■ **ASSIGNMENT**: Would you copy each line of the data below that has "pclk"?

■ **SUPPLIED DATA**:

**config.mk**
```make
export PLATFORM = sky130hd
export DESIGN_NAME = dma_bus_config_fields
export DESIGN_NICKNAME = d
export VERILOG_FILES = /design/src/dma_bus_cfg_pkg.sv /design/src/ready_sync.sv /design/src/strap_capture.sv /design/src/dma_bus_config_fields.sv
export SDC_FILE = /design/constraint.sdc
export NUM_CORES = 1
export LEC_CHECK = 0
export BUFFER_PORTS_ARGS = -buffer_cell sky130_fd_sc_hd__buf_2
export CORE_MARGIN = 1.5
export CORE_UTILIZATION = 50
export DETAILED_ROUTE_END_ITERATION = 7
export PLACE_DENSITY = 0.81
export SLEW_MARGIN = 20
export SYNTH_ARGS = -nofsm -noshare
export SYNTH_HDL_FRONTEND = slang
export SYNTH_HIERARCHICAL = 1
export SYNTH_SLANG_ARGS = --single-unit
```
**constraint.sdc**
```tcl
create_clock -name pclk -period 5 [get_ports pclk]
set_input_delay 1.5 -clock pclk [delete_from_list [all_inputs] [get_ports pclk]]
set_output_delay 1.5 -clock pclk [all_outputs]
set_load 0.005 [all_outputs]
```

■ **EXERCISE OUTPUT**:
create_clock -name pclk -period 5 [get_ports pclk]
set_input_delay 1.5 -clock pclk [delete_from_list [all_inputs] [get_ports pclk]]
set_output_delay 1.5 -clock pclk [all_outputs]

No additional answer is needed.